The Care Quality Commission (CQC) has issued a formal warning to Waterfall House Limited that it must make urgent improvements at a care home in New Southgate, north London.
A warning notice has been issued following an unannounced inspection of Seaforth Lodge, in Carlton Road, in October.
Inspectors found that the home was failing to take adequate steps to protect people living there against the risk of unsafe or inappropriate care. Care plans did not always include appropriate information, and were not always up to date. Gaps included how to support some specific health needs, which put people at risk of harm.
Matthew Trainer, Deputy Director of CQC in London, said:
“We check the standards of quality and safety in care that the law says everyone should be able to expect. These standards exist to protect people who cannot always speak up for themselves from being put at risk of harm. Providers have a duty to be compliant.

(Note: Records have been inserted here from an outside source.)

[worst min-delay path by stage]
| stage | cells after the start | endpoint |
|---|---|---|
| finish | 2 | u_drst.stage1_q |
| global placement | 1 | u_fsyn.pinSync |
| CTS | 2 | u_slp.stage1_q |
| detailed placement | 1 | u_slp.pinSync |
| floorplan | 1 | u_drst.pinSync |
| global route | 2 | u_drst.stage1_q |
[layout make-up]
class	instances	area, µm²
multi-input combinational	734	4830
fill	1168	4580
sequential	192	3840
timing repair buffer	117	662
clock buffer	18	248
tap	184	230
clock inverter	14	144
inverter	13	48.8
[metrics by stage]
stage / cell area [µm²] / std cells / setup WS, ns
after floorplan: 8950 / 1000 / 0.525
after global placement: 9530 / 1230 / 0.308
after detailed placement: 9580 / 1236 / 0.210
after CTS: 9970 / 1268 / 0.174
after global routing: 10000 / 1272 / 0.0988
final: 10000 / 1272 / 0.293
==> config.mk <==
export PLATFORM = sky130hd
export DESIGN_NAME = lvd_ctrl
export DESIGN_NICKNAME = d
export VERILOG_FILES = /design/src/pkg/lvd_pkg.sv /design/src/lvd_sync.sv /design/src/lvd_sticky.sv /design/src/lvd_ctrl.sv
export SDC_FILE = /design/constraint.sdc
export NUM_CORES = 1
export LEC_CHECK = 0
export BUFFER_PORTS_ARGS = -buffer_cell sky130_fd_sc_hd__clkbuf_2
export CAP_MARGIN = 25
export CORE_ASPECT_RATIO = 0.8
export CORE_MARGIN = 5
export CORE_UTILIZATION = 40
export CTS_CLUSTER_SIZE = 25
export DETAILED_ROUTE_END_ITERATION = 7
export PLACE_DENSITY = 0.87
export SYNTH_ARGS = -nofsm -noshare
export SYNTH_HDL_FRONTEND = slang
export SYNTH_SLANG_ARGS = --single-unit
==> constraint.sdc <==
create_clock -name clk_i -period 2.5 [get_ports clk_i]
set_input_delay 0.25 -clock clk_i [delete_from_list [all_inputs] [get_ports clk_i]]
set_output_delay 0.25 -clock clk_i [all_outputs]
set_load 0.005 [all_outputs]
==> src/pkg/lvd_pkg.sv <==
// package: register map, field positions and timing constants for the low-voltage detector control
package lvd_pkg;
    // register byte addresses on the wishbone bus
    localparam logic [3:0] LVD_ADDR_CTRL = 4'h0;
    localparam logic [3:0] LVD_ADDR_IRQF = 4'h4;
    localparam logic [3:0] LVD_ADDR_MASK = 4'h8;
    localparam logic [3:0] LVD_ADDR_STAT = 4'hC;
    // control register fields
    localparam int LVD_BIT_ON = 7;
    localparam int LVD_BIT_SRC = 2;
    localparam int LVD_BIT_MODE = 1;
    localparam int LVD_BIT_LEVEL = 0;
    // irq flag register field
    localparam int LVD_BIT_REQ = 0;
    // reset values
    localparam logic [7:0] LVD_CTRL_RESET = 8'h00;
    localparam logic LVD_MASK_RESET = 1'b1;
    // status register: bit 0 request pulse seen, bit 1 internal reset seen
    localparam int LVD_BIT_STAT_RST = 1;
    // stabilisation time, informative for software
    localparam int LVD_STAB_TIME_NS = 10000;
    localparam int LVD_CLK_PERIOD_NS = 40;
    localparam int LVD_STAB_CYCLES = (LVD_STAB_TIME_NS + LVD_CLK_PERIOD_NS - 1) / LVD_CLK_PERIOD_NS;
endpackage : lvd_pkg

==> src/lvd_sync.sv <==
// two-stage synchroniser for one asynchronous level
`timescale 1ns/1ps
module lvd_sync (
    input wire logic clk_i,
    input wire logic rst_i,
    input wire logic d_i,
    output logic q_o
);
    import lvd_pkg::*;
    logic meta_reg;
    logic sync_reg;
    // the first stage feeds only the second stage
    always_ff @(posedge clk_i) begin
        if (rst_i) begin
            meta_reg <= 1'b0;
            sync_reg <= 1'b0;
        end else begin
            meta_reg <= d_i;
            sync_reg <= meta_reg;
        end
    end
    assign q_o = sync_reg;
endmodule : lvd_sync
**src/inc/alert_overtemp_signal_consts.vh**
```
// Constants for the alert mask, extended resolution, configuration and overtemperature timer registers
//
// Behaviour
// - Mask bits 2, 3, 4 are writable and block the alert for fan one, two, three faults.
// - Mask bit 5 blocks fan four faults, or timer events when pin four senses overtemperature.
// - Mask bits 6 and 7 block alerts for diode faults on remote one and two.
// - Mask bit 1 concerns overtemperature, is read-only, and writes never change it.
// - First extended register shows 2.5 V low bits at 1:0, supply low bits at 5:4.
// - Second extended register shows remote one, local, remote two low bits at 3:2, 5:4, 7:6.
// - Reading an extended register freezes it and its high bytes until those are read.
// - Configuration bit 0 turns the second fan drive pin into the alert output.
// - Configuration bit 1 enables overtemperature monitoring on its pin when so configured.
// - Full_speed_on_overtemp bit forces all fans to full duty while overtemperature is asserted.
// - Fast bit makes fan speed measurements repeat every 250 ms instead of every second.
// - Configuration bits 4 to 7 enable continuous speed measurement on inputs one to four.
// - Status bit 0 sets when overtemperature asserts and clears when the register is read.
// - Status bits 7:1 read zero until 45.52 ms; then 8-bit count in 22.76 ms steps.
// - Limit register holds the allowed duration; exceeding it sets interrupt status bit 5.
// - A limit of zero raises the interrupt at once when overtemperature asserts.
`ifndef ALERT_OVERTEMP_SIGNAL_CONSTS_VH
`define ALERT_OVERTEMP_SIGNAL_CONSTS_VH

// Register indices; byte address is four times the index
`define IDX_ALERT_MASK_TWO 8'h75
`define IDX_EXT_RES_VOLTAGE 8'h76
`define IDX_EXT_RES_TEMPERATURE 8'h77
`define IDX_CONFIG_THREE 8'h78
`define IDX_OVERTEMP_STATUS 8'h79
`define IDX_DURATION_LIMIT 8'h7a
`define IDX_INT_STATUS_TWO 8'h42
`define IDX_HIGH_2V5 8'h20
`define IDX_HIGH_VCC 8'h21
`define IDX_HIGH_REMOTE_ONE 8'h22
`define IDX_HIGH_LOCAL 8'h23
`define IDX_HIGH_REMOTE_TWO 8'h24
`define IDX_PIN_SELECT 8'h90

// Reset values
`define RST_ALERT_MASK_TWO 8'h00
`define RST_CONFIG_THREE 8'h00
`define RST_DURATION_LIMIT 8'h00
`define RST_PIN_SELECT 8'h00

// Writable bits of the mask register
`define MASK_TWO_WRITABLE 8'hfc

// Field positions
`define BIT_OVERTEMP_MASK 1
`define BIT_FAN_FOUR_OR_TIMER 5
`define BIT_CFG_ALERT_PIN 0
`define BIT_CFG_OVERTEMP_EN 1
`define BIT_CFG_FULL_SPEED_ON_OVERTEMP 2
`define BIT_CFG_FAST 3
`define BIT_CFG_CONT_LO 4

// Timing: clock period and documented times in ns
`define CLK_PERIOD_NS 8
`define DURATION_STEP_NS 22760000
`define FAST_PERIOD_NS 250000000
`define SLOW_PERIOD_NS 1000000000
// Cycle counts are the times above over the clock period, sized to the 27-bit timer parameters
`define DURATION_STEP_CYCLES 27'd2845000
`define FAST_PERIOD_CYCLES 27'd31250000
`define SLOW_PERIOD_CYCLES 27'd125000000
// Steps (45.52 ms) before the duration count is shown
`define DURATION_SHOW_STEPS 8'h02
`define DURATION_MAX 8'hff

`endif

```
**src/rtl/alert_mask_overtemp_signal_timer_regs.v**
```verilog
// Alert mask, extended resolution, configuration three and overtemperature timer registers on AHB-Lite
`timescale 1ns/1ps
`include "alert_overtemp_signal_consts.vh"

module alert_mask_overtemp_signal_timer_regs #(
  parameter [26:0] STEP_CYCLES = `DURATION_STEP_CYCLES,
  parameter [26:0] FAST_CYCLES = `FAST_PERIOD_CYCLES,
  parameter [26:0] SLOW_CYCLES = `SLOW_PERIOD_CYCLES
) (
  // Clock and reset
  input wire hclk,
  input wire hresetn,
  // AHB-Lite slave
  input wire hsel,
  input wire [31:0] haddr,
  input wire [1:0] htrans,
  input wire hwrite,
  input wire [2:0] hsize,
  input wire hready,
  input wire [31:0] hwdata,
  output reg [31:0] hrdata,
  output wire hreadyout,
  output wire hresp,
  // Converter results
  input wire [9:0] reading_2v5,
  input wire [9:0] reading_vcc,
  input wire [9:0] reading_remote_one,
  input wire [9:0] reading_local,
  input wire [9:0] reading_remote_two,
  input wire voltage_update,
  input wire temperature_update,
  // Fault events, one-cycle pulses
  input wire [3:0] fan_fault,
  input wire [1:0] diode_fault,
  // Pins
  input wire fan_speed_input_four,
  input wire fan_pwm_two,
  output wire fan_drive_output_two_out,
  output wire fan_drive_output_two_oe,
  // Fan control
  output wire force_full_speed,
  output wire [3:0] continuous_speed,
  output reg speed_measure_start,
  output wire overtemp_active,
  output wire irq
);

  assign hreadyout = 1'b1;
  assign hresp = 1'b0;

  reg [7:0] alert_mask_two;
  reg [7:0] config_three;
  reg [7:0] overtemp_duration_limit;
  reg [7:0] pin_select;
  reg [7:0] int_status_two;

  //////////////////////////////////////////////////////////////////////////////
  // Bus decode: reads act in the address phase, writes in the data phase
  wire addr_phase = hsel & htrans[1] & hready;
  wire [7:0] addr_idx = haddr[9:2];
  wire rd_take = addr_phase & ~hwrite;
  reg wr_pend;
  reg [7:0] wr_idx;

  always @(posedge hclk or negedge hresetn) begin
    if (!hresetn) begin
      wr_pend <= 1'b0;
      wr_idx <= 8'h00;
    end else begin
      wr_pend <= addr_phase & hwrite;
      wr_idx <= addr_idx;
    end
  end

  wire [7:0] wdata = hwdata[7:0];
  wire rd_ext_v = rd_take & (addr_idx == `IDX_EXT_RES_VOLTAGE);
  wire rd_ext_t = rd_take & (addr_idx == `IDX_EXT_RES_TEMPERATURE);
  wire rd_hi_2v5 = rd_take & (addr_idx == `IDX_HIGH_2V5);
  wire rd_hi_vcc = rd_take & (addr_idx == `IDX_HIGH_VCC);
  wire rd_hi_r1 = rd_take & (addr_idx == `IDX_HIGH_REMOTE_ONE);
  wire rd_hi_loc = rd_take & (addr_idx == `IDX_HIGH_LOCAL);
  wire rd_hi_r2 = rd_take & (addr_idx == `IDX_HIGH_REMOTE_TWO);
  wire rd_status = rd_take & (addr_idx == `IDX_OVERTEMP_STATUS);
  wire rd_int = rd_take & (addr_idx == `IDX_INT_STATUS_TWO);

  //////////////////////////////////////////////////////////////////////////////
  // Control registers
  always @(posedge hclk or negedge hresetn) begin
    if (!hresetn) begin
      alert_mask_two <= `RST_ALERT_MASK_TWO;
      config_three <= `RST_CONFIG_THREE;
      overtemp_duration_limit <= `RST_DURATION_LIMIT;
      pin_select <= `RST_PIN_SELECT;
    end else if (wr_pend) begin
      case (wr_idx)
        `IDX_ALERT_MASK_TWO: alert_mask_two <= wdata & `MASK_TWO_WRITABLE;
        `IDX_CONFIG_THREE: config_three <= wdata;
        `IDX_DURATION_LIMIT: overtemp_duration_limit <= wdata;
        `IDX_PIN_SELECT: pin_select <= {7'h00, wdata[0]};
        default: ;
      endcase
    end
  end

  assign continuous_speed = config_three[7:`BIT_CFG_CONT_LO];

  //////////////////////////////////////////////////////////////////////////////
  // Result registers with read freeze
  reg [9:0] res_2v5, res_vcc, res_r1, res_loc, res_r2;
  reg frz_v, frz_t;
  reg [1:0] pend_v;
  reg [2:0] pend_t;
  wire [1:0] next_pend_v = pend_v & ~{rd_hi_vcc, rd_hi_2v5};
  wire [2:0] next_pend_t = pend_t & ~{rd_hi_r2, rd_hi_loc, rd_hi_r1};

  always @(posedge hclk or negedge hresetn) begin
    if (!hresetn) begin
      frz_v <= 1'b0;
      frz_t <= 1'b0;
      pend_v <= 2'h0;
      pend_t <= 3'h0;
    end else begin
      // A second read of the low bits while frozen restarts the wait for high bytes
      if (rd_ext_v) begin
        frz_v <= 1'b1;
        pend_v <= 2'h3;
      end else if (frz_v) begin
        pend_v <= next_pend_v;
        frz_v <= |next_pend_v;
      end
      if (rd_ext_t) begin
        frz_t <= 1'b1;
        pend_t <= 3'h7;
      end else if (frz_t) begin
        pend_t <= next_pend_t;
        frz_t <= |next_pend_t;
      end
    end
  end

  always @(posedge hclk or negedge hresetn) begin
    if (!hresetn) begin
      res_2v5 <= 10'h000;
      res_vcc <= 10'h000;
      res_r1 <= 10'h000;
      res_loc <= 10'h000;
      res_r2 <= 10'h000;
    end else begin
      if (voltage_update && !frz_v && !rd_ext_v) begin
        res_2v5 <= reading_2v5;
        res_vcc <= reading_vcc;
      end
      if (temperature_update && !frz_t && !rd_ext_t) begin
        res_r1 <= reading_remote_one;
        res_loc <= reading_local;
        res_r2 <= reading_remote_two;
      end
    end
  end

  //////////////////////////////////////////////////////////////////////////////
  // Overtemperature pin: three-stage synchroniser, change accepted when stages two and three agree
  reg sync1, sync2, sync3, pin_level;
  always @(posedge hclk or negedge hresetn) begin
    if (!hresetn) begin
      sync1 <= 1'b1;
      sync2 <= 1'b1;
      sync3 <= 1'b1;
      pin_level <= 1'b1;
    end else begin
      sync1 <= fan_speed_input_four;
      sync2 <= sync1;
      sync3 <= sync2;
      if (sync2 == sync3)
        pin_level <= sync3;
    end
  end

  // Pin four is active low when it serves as the overtemperature input
  wire pin_is_overtemp_signal = pin_select[0];
  assign overtemp_active = pin_is_overtemp_signal & config_three[`BIT_CFG_OVERTEMP_EN] & ~pin_level;
  reg overtemp_prev;
  wire overtemp_rise = overtemp_active & ~overtemp_prev;
  assign force_full_speed = overtemp_active & config_three[`BIT_CFG_FULL_SPEED_ON_OVERTEMP];

  //////////////////////////////////////////////////////////////////////////////
  // Duration timer; the step divider restarts at each assertion so counts are aligned to it
  reg [26:0] step_cnt;
  reg [7:0] run_cnt;
  reg [7:0] stat_cnt;
  reg stat_flag;
  reg limit_fired;
  wire step_tick = overtemp_active & ~overtemp_rise & (step_cnt == STEP_CYCLES - 27'd1);
  wire [7:0] run_inc = (run_cnt == `DURATION_MAX) ? run_cnt : run_cnt + 8'h01;
  wire limit_hit = (overtemp_rise & (overtemp_duration_limit == 8'h00)) |
                   (step_tick & (run_inc > overtemp_duration_limit) & ~limit_fired);

  always @(posedge hclk or negedge hresetn) begin
    if (!hresetn) begin
      overtemp_prev <= 1'b0;
      step_cnt <= 27'h0000000;
      run_cnt <= 8'h00;
      limit_fired <= 1'b0;
    end else begin
      overtemp_prev <= overtemp_active;
      if (!overtemp_active || overtemp_rise) begin
        step_cnt <= 27'h0000000;
        run_cnt <= 8'h00;
        limit_fired <= overtemp_rise & (overtemp_duration_limit == 8'h00);
      end else begin
        if (step_tick) begin
          step_cnt <= 27'h0000000;
          run_cnt <= run_inc;
        end else begin
          step_cnt <= step_cnt + 27'h0000001;
        end
        if (limit_hit)
          limit_fired <= 1'b1;
      end
    end
  end

  // Status: read clears, but a new assertion or step in the same cycle wins
  always @(posedge hclk or negedge hresetn) begin
    if (!hresetn) begin
      stat_flag <= 1'b0;
      stat_cnt <= 8'h00;
    end else begin
      if (overtemp_rise)
        stat_flag <= 1'b1;
      else if (rd_status)
        stat_flag <= 1'b0;
      if (step_tick)
        stat_cnt <= run_inc;
      else if (rd_status)
        stat_cnt <= 8'h00;
    end
  end

  // Below two steps only the assertion flag shows
  wire [7:0] status_view = (stat_cnt >= `DURATION_SHOW_STEPS) ? stat_cnt : {7'h00, stat_flag};

  //////////////////////////////////////////////////////////////////////////////
  // Interrupt status two: same layout as the mask, sticky, cleared by read
  wire fan_four_event = pin_is_overtemp_signal ? limit_hit : fan_fault[3];
  wire [7:0] int_events = {diode_fault, fan_four_event, fan_fault[2:0], overtemp_rise, 1'b0};

  always @(posedge hclk or negedge hresetn) begin
    if (!hresetn)
      int_status_two <= 8'h00;
    else if (rd_int)
      int_status_two <= int_events;
    else
      int_status_two <= int_status_two | int_events;
  end

  assign irq = |(int_status_two & ~alert_mask_two);

  // Alert is open drain, pulled low only while an unmasked bit is set
  assign fan_drive_output_two_out = config_three[`BIT_CFG_ALERT_PIN] ? 1'b0 : fan_pwm_two;
  assign fan_drive_output_two_oe = config_three[`BIT_CFG_ALERT_PIN] ? irq : 1'b1;

  //////////////////////////////////////////////////////////////////////////////
  // Speed measurement period
  reg [26:0] meas_cnt;
  wire [26:0] meas_period = config_three[`BIT_CFG_FAST] ? FAST_CYCLES : SLOW_CYCLES;
  always @(posedge hclk or negedge hresetn) begin
    if (!hresetn) begin
      meas_cnt <= 27'h0000000;
      speed_measure_start <= 1'b0;
    end else if (meas_cnt >= meas_period - 27'd1) begin
      // Switching to fast mid-period ends the long period at once if the count has already reached the fast period
      meas_cnt <= 27'h0000000;
      speed_measure_start <= 1'b1;
    end else begin
      meas_cnt <= meas_cnt + 27'h0000001;
      speed_measure_start <= 1'b0;
    end
  end

  //////////////////////////////////////////////////////////////////////////////
  // Read data, loaded at the address phase
  reg [7:0] rd_val;
  always @* begin
    case (addr_idx)
      `IDX_ALERT_MASK_TWO: rd_val = alert_mask_two;
      `IDX_EXT_RES_VOLTAGE: rd_val = {2'h0, res_vcc[1:0], 2'h0, res_2v5[1:0]};
      `IDX_EXT_RES_TEMPERATURE: rd_val = {res_r2[1:0], res_loc[1:0], res_r1[1:0], 2'h0};
      `IDX_CONFIG_THREE: rd_val = config_three;
      `IDX_OVERTEMP_STATUS: rd_val = status_view;
      `IDX_DURATION_LIMIT: rd_val = overtemp_duration_limit;
      `IDX_INT_STATUS_TWO: rd_val = int_status_two;
      `IDX_HIGH_2V5: rd_val = res_2v5[9:2];
      `IDX_HIGH_VCC: rd_val = res_vcc[9:2];
      `IDX_HIGH_REMOTE_ONE: rd_val = res_r1[9:2];
      `IDX_HIGH_LOCAL: rd_val = res_loc[9:2];
      `IDX_HIGH_REMOTE_TWO: rd_val = res_r2[9:2];
      `IDX_PIN_SELECT: rd_val = pin_select;
      default: rd_val = 8'h00;
    endcase
  end

  always @(posedge hclk or negedge hresetn) begin
    if (!hresetn)
      hrdata <= 32'h00000000;
    else if (rd_take)
      hrdata <= {24'h000000, rd_val};
  end

endmodule // alert_mask_overtemp_signal_timer_regs

```
**config.mk**
```make
export PLATFORM = sky130hd
export DESIGN_NAME = alert_mask_overtemp_signal_timer_regs
export DESIGN_NICKNAME = d
export VERILOG_FILES = /design/src/rtl/alert_mask_overtemp_signal_timer_regs.v
export VERILOG_INCLUDE_DIRS = /design/src /design/src/inc
export SDC_FILE = /design/constraint.sdc
export NUM_CORES = 1
export LEC_CHECK = 0
export BUFFER_PORTS_ARGS = -buffer_cell sky130_fd_sc_hd__buf_2
export CAP_MARGIN = 20
export CORE_MARGIN = 1
export CORE_UTILIZATION = 55
export DETAILED_ROUTE_END_ITERATION = 16
export MAX_ROUTING_LAYER = met4
export PLACE_DENSITY = 0.79
export SLEW_MARGIN = 10
export SYNTH_ARGS = -nofsm -noshare
export SYNTH_HDL_FRONTEND = slang
export SYNTH_SLANG_ARGS = --single-unit
```
**constraint.sdc**
```tcl
create_clock -name hclk -period 4.42 [get_ports hclk]
set_input_delay 0.221 -clock hclk [delete_from_list [all_inputs] [get_ports hclk]]
set_output_delay 0.221 -clock hclk [all_outputs]
set_load 0.1 [all_outputs]
```
After elaboration in Yosys (flattened, before gate mapping)
Index checks and enable logic that the tools add are counted.

storage, ports and cells
  register bits after elaboration = 183
  input bits = 134
  output and inout bits = 44
  logic and storage cells = 143

operators by class
  add/subtract/negate cells = 4
  order comparisons = 3
  equality and inequality tests = 20
  mux-type cells = 28
  bitwise logic cells = 35
  reduce and logical (&&, ||, !) cells = 24

operators with widths
  cell                                                               number
  two-way mux 27 bit                                                 4
  one-hot mux 8 bit (13 select lines)                                1
  equality test 8 x 7 -> 1 bit, second input constant                10
  two-way mux 8 bit                                                  7
  adder 27 x 1 -> 27 bit, second input constant                      2
  equality test 8 x 6 -> 1 bit, second input constant                5
  equality test 27 x 22 -> 1 bit, second input constant              1
  greater-or-equal comparator 27 bit                                 1
  subtractor 27 x 1 -> 27 bit, second input constant                 1
  equality test 8 bit, second input constant                         3
  AND 1 bit                                                          22
  two-way mux 1 bit                                                  12
  nonzero test 2 bit                                                 6
  adder 8 x 1 -> 8 bit, second input constant                        1
  AND 8 bit                                                          1
  greater-or-equal comparator 8 x 2 -> 1 bit, second input constant  1
  greater-than comparator 8 bit                                      1
  zero test 8 bit                                                    1
  inverter 8 bit                                                     1
  bitwise OR 8 bit                                                   1
  AND reduction 2 bit                                                4
  OR reduction 8 bit                                                 1
  two-way mux 3 bit                                                  2
  zero test 1 bit                                                    5
  12 further kinds                                                   20

Depth between registers and ports, before layout
  depth after elaboration = 12
  depth in mapped cells = 10
  gate-level depth less buffers = 10

Worst setup path after synthesis
Ideal clock, no wire load.

  path type = reg2out
  start = reg int_status_two[7]
  end = out fan_drive_output_two_oe
  data arrival time = 2.731 ns
  data required time = 4.199 ns
  slack = 1.468 ns
  cell stages (with the launch flop) = 5
  path buffers = 0
  cell sequence = dfrtp_1 -> nor2b_1 -> a2111oi_0 -> nand4_1 -> or2_2

between the ends
  word-level cells in the longest chain between the ends = 3

RTL lines
  element                 line                                         RTL
  from (decl)             alert_mask_overtemp_signal_timer_regs.v:55   reg [7:0] int_status_two;
  from (signal assigned)  alert_mask_overtemp_signal_timer_regs.v:252  int_status_two <= int_events;
  from (signal assigned)  alert_mask_overtemp_signal_timer_regs.v:254  int_status_two <= int_status_two | int_events;
  AND 8 bit               alert_mask_overtemp_signal_timer_regs.v:257  assign irq = |(int_status_two & ~alert_mask_two);
  OR reduction 8 bit      alert_mask_overtemp_signal_timer_regs.v:257
  via irq                 alert_mask_overtemp_signal_timer_regs.v:45   output wire irq
  two-way mux 1 bit       alert_mask_overtemp_signal_timer_regs.v:261  assign fan_drive_output_two_oe = config_three[`BIT_CFG_ALERT_PIN] ? irq : 1'b1;
  to (decl)               alert_mask_overtemp_signal_timer_regs.v:39   output wire fan_drive_output_two_oe,

The timed path passes the listed nets, and every way through them passes these cells.

Final worst setup path
  start = reg config_three[3]
  end = reg speed_measure_start

between the ends
  word-level cells in the longest chain between the ends = 4

RTL lines
  element                             line                                         RTL
  from (decl)                         alert_mask_overtemp_signal_timer_regs.v:52   reg [7:0] config_three;
  from (signal assigned)              alert_mask_overtemp_signal_timer_regs.v:91   config_three <= `RST_CONFIG_THREE;
  from (signal assigned)              alert_mask_overtemp_signal_timer_regs.v:97   `IDX_CONFIG_THREE: config_three <= wdata;
  two-way mux 27 bit                  alert_mask_overtemp_signal_timer_regs.v:266  wire [26:0] meas_period = config_three[`BIT_CFG_FAST] ? FAST_CYCLES : SLOW_CYCLES;
  subtractor 27 x 1 -> 27 bit         alert_mask_overtemp_signal_timer_regs.v:271  end else if (meas_cnt >= meas_period - 27'd1) begin
  greater-or-equal comparator 27 bit  alert_mask_overtemp_signal_timer_regs.v:271
  two-way mux 1 bit                   alert_mask_overtemp_signal_timer_regs.v:271
  to (signal assigned)                alert_mask_overtemp_signal_timer_regs.v:270  speed_measure_start <= 1'b0;
  to (signal assigned)                alert_mask_overtemp_signal_timer_regs.v:274  speed_measure_start <= 1'b1;
  to (signal assigned)                alert_mask_overtemp_signal_timer_regs.v:277  speed_measure_start <= 1'b0;
  to (decl)                           alert_mask_overtemp_signal_timer_regs.v:43   output reg speed_measure_start,

No other way between the ends.
A chain may end at the register's enable or synchronous reset.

“Care plans must be up to date and contain all the information required for care staff to provide safe and appropriate care. Where information isn’t complete and timely, this puts people at risk of getting the wrong care.
“Our inspectors will return in the near future to carry out another unannounced inspection. If we find that the home is not making the required progress we won’t hesitate to use our legal powers further to protect the people who live there.”
For further information please contact the CQC press office on 0207 448 9239 or out of hours on 07917 232143.
Notes to editors
The warning notice finds that Waterfall House Limited is in breach of:
- Regulation 9(1)(a)(b)(i)(ii) of the Health and Social Care Act 2008 (Regulated Activities) Regulations 2010 (Outcome 4) Care and welfare of people.
If the required improvements are not made by 16 November 2012, CQC has a range of enforcement powers which include restricting the services that a provider can offer, or, in the most serious cases, suspending or cancelling a service. CQC can also issue financial penalty notices and cautions or prosecute the provider for failing to meet essential standards. Any regulatory decision that CQC takes is open to challenge by a registered person through a variety of internal and external appeal processes.